Update It’s come to my attention that not everyone has seen The Mighty Ducks. The Ducks are a youth ice hockey team. I’ve been told that ice hockey is not the only hockey. Really? The Flying V is their trick play. It’s like how the option offense in college football (NCAA) does not work in professional football (NFL).
The 3Vs are a valid description of Big Data in theory, but they are not a valid description of Big Data in practice. Perhaps it is because they state the obvious, hint at the problem, and do not mention the solution.
Big Data in Practice
Volume
Volume is addressed with distributed storage using a shared nothing architecture on commodity hardware.
Examples
- Distributed File System – Red Hat Storage, Hadoop Distributed File System
- NoSQL – MongoDB
- In-Memory Data Grid – JBoss Data Grid
Velocity
Outgoing information is generated faster with parallel processing in the form of batch processing (e.g. map / reduce), near real-time processing (e.g. distributed tasks), and real-time processing (e.g. stream processing).
Examples
- Map / Reduce Tasks – JBoss Data Grid, NoSQL, Hadoop MapReduce
- Distributed Tasks – JBoss Data Grid
- Stream Processing – Storm / S4
Data Locality
Volume and velocity are often two sides of the same coin.
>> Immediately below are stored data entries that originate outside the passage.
$ cat src/rtl/piso_reader_pkg.sv
// Shared types, defaults and helpers for the 74HC165-style input scanner.
package piso_reader_pkg;

   localparam int DEFAULT_NBITS = 8;
   localparam int DEFAULT_DIV   = 4;

   typedef enum logic [2:0] {
      IDLE,
      LOAD,
      LOW,
      HIGH,
      DONE
   } state_t;

   // Bits needed to hold a counter that takes the values 0..num_values-1.
   function automatic int cnt_width(input int num_values);
      if (num_values <= 2) begin
         return 1;
      end
      return $clog2(num_values);
   endfunction

endpackage

$ cat src/rtl/piso_reader_if.sv
// Bundle of the scanner's fabric handshake and the external shift-register pins.
interface piso_reader_if #(
   parameter int NBITS = piso_reader_pkg::DEFAULT_NBITS
);

   logic             start;
   logic [NBITS-1:0] data;
   logic             valid;
   logic             busy;
   logic             sr_load_n;
   logic             sr_clk;
   logic             sr_din;

   // The scanner itself: drives the '165 control pins and the result word.
   modport master (
      input  start,
      input  sr_din,
      output data,
      output valid,
      output busy,
      output sr_load_n,
      output sr_clk
   );

   // The surroundings: fabric requesting scans and the '165 returning bits.
   modport slave (
      output start,
      output sr_din,
      input  data,
      input  valid,
      input  busy,
      input  sr_load_n,
      input  sr_clk
   );

endinterface
### src/rtl/fetch_unit_if.sv
// -----------------------------------------------------------------------------
// fetch_unit_if -- bus bundle between the fetch unit and its environment.
//
// Signals
//   imem_req / imem_addr        fetch request pulse and word-aligned address
//   imem_rvalid / imem_rdata    instruction memory response (one per request)
//   redirect_valid / redirect_pc  restart fetch at a new address
//   out_valid / out_ready       decoded-instruction handshake
//   opcode .. imm, out_pc       decoded fields of the buffer head
//
// Handshake semantics: a transfer on the decoded-instruction port happens on a
// rising clock edge where out_valid and out_ready are both 1. While out_valid=1
// and out_ready=0 the head fields hold steady. out_valid never waits on
// out_ready. The imem port has no ready: imem_req is a single-cycle pulse and
// memory answers with exactly one imem_rvalid cycle, at least one cycle later.
//
// Modports
//   master  the fetch unit
//   slave   memory, branch unit and decoder side
// -----------------------------------------------------------------------------
interface fetch_unit_if;
    logic        imem_req;
    logic [31:0] imem_addr;
    logic        imem_rvalid;
    logic [31:0] imem_rdata;
    logic        redirect_valid;
    logic [31:0] redirect_pc;
    logic        out_valid;
    logic        out_ready;
    logic [6:0]  opcode;
    logic [2:0]  func3;
    logic [6:0]  func7;
    logic [4:0]  regWriteNum;
    logic [4:0]  regNum0;
    logic [4:0]  regNum1;
    logic [31:0] imm;
    logic [31:0] out_pc;

    modport master (
        output imem_req, imem_addr,
        input  imem_rvalid, imem_rdata,
        input  redirect_valid, redirect_pc,
        output out_valid,
        input  out_ready,
        output opcode, func3, func7, regWriteNum, regNum0, regNum1, imm, out_pc
    );

    modport slave (
        input  imem_req, imem_addr,
        output imem_rvalid, imem_rdata,
        output redirect_valid, redirect_pc,
        input  out_valid,
        output out_ready,
        input  opcode, func3, func7, regWriteNum, regNum0, regNum1, imm, out_pc
    );
endinterface
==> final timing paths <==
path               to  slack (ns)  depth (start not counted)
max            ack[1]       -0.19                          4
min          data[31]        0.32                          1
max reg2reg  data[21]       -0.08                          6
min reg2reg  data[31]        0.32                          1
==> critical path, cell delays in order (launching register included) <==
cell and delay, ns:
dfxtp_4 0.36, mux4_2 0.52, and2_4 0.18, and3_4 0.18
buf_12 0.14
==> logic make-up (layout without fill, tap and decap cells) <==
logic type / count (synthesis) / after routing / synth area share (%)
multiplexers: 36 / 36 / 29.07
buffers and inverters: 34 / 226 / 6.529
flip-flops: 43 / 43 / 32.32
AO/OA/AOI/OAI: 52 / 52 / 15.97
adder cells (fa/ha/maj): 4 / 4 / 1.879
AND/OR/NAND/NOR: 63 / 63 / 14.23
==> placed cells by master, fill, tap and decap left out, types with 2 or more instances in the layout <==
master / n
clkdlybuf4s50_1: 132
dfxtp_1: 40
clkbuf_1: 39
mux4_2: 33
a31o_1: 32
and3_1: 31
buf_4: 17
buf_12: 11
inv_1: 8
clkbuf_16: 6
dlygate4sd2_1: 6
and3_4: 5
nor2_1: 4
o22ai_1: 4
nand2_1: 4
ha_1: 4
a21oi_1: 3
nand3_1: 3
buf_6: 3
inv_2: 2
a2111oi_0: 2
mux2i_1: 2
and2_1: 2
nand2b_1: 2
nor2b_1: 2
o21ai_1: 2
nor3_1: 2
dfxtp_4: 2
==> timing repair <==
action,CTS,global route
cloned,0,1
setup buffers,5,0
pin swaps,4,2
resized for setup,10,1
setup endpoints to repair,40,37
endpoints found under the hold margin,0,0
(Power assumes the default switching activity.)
==> config.mk <==
export PLATFORM = sky130hd
export DESIGN_NAME = multi_lane_auto_ctrl
export DESIGN_NICKNAME = d
export VERILOG_FILES = /design/src/rtl/traffic_pkg.sv /design/src/rtl/phase_timer.sv /design/src/rtl/multi_lane_auto_ctrl.sv
export SDC_FILE = /design/constraint.sdc
export NUM_CORES = 1
export LEC_CHECK = 0
export ABC_CLOCK_PERIOD_IN_PS = 1770
export CORE_MARGIN = 2
export CORE_UTILIZATION = 41
export CTS_CLUSTER_DIAMETER = 120
export DETAILED_ROUTE_END_ITERATION = 8
export GPL_TIMING_DRIVEN = 0
export PLACE_DENSITY_LB_ADDON = 0.12
export SYNTH_ARGS = -nofsm -noshare
export SYNTH_HDL_FRONTEND = slang
export SYNTH_SLANG_ARGS = --single-unit
==> constraint.sdc <==
create_clock -name clk_i -period 1.77 [get_ports clk_i]
set_input_delay 0.354 -clock clk_i [delete_from_list [all_inputs] [get_ports clk_i]]
set_output_delay 0.354 -clock clk_i [all_outputs]
set_load 0.1 [all_outputs]
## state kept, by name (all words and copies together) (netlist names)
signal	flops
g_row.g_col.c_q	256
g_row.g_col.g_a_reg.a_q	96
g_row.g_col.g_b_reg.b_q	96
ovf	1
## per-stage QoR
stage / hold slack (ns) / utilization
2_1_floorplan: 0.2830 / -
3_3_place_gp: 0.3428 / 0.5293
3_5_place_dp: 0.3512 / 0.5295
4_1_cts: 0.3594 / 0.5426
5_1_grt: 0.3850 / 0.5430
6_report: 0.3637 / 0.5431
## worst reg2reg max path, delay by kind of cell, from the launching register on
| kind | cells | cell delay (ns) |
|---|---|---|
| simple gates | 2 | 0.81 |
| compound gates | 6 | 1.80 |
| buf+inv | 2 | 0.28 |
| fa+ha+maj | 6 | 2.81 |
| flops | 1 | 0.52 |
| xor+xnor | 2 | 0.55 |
Incoming data is stored faster using distributed storage. While outgoing information is generated faster with parallel processing, it is often done in conjunction with distributed storage via data locality. The parallel processes are executed on the distributed storage nodes.
Examples
Apache Hadoop (HDFS + MapReduce), JBoss Data Grid
Variety
Variety is addressed with NoSQL for structured / semi-structured data and distributed file systems for unstructured data.
Examples
- Key / Value Store – JBoss Data Grid
- Document Store – MongoDB
- Column Oriented Store – Apache HBase (Hadoop)
- Hierarchical Store – ModeShape
Additional Thoughts
It’s true. I liked The Mighty Ducks. I was a kid. That being said, it’s not The Goonies. If The Goonies is on television, I watch it for the nth time. If The Mighty Ducks is on television, I put in Serenity (BD) and watch it for the nth time.
Alien and Aliens are two of the greatest films ever. Period.








January 30, 2013 at 6:28 am
I’ve recently gone though an article from IBM which mentioned a 4th V, Veracity.
Bottom line it is about how much you can trust certain data and it also deals with data that constantly changes, such as weather forecast.
Caught my attention.
https://www14.software.ibm.com/webapp/iwm/web/signup.do?source=csuite-NA&S_PKG=Q412IBVBigData
“Veracity, the fourth “V”
Some data is inherently uncertain, for example: sentiment
and truthfulness in humans; GPS sensors bouncing
among the skyscrapers of Manhattan; weather condi-
tions; economic factors; and the future. When dealing
with these types of data, no amount of data cleansing can
correct for it. Yet despite uncertainty, the data still
contains valuable information. The need to acknowledge
and embrace this uncertainty is a hallmark of big data.
¨
January 30, 2013 at 10:38 am
Right, and, If I’m not mistaken, McKinsey added Value.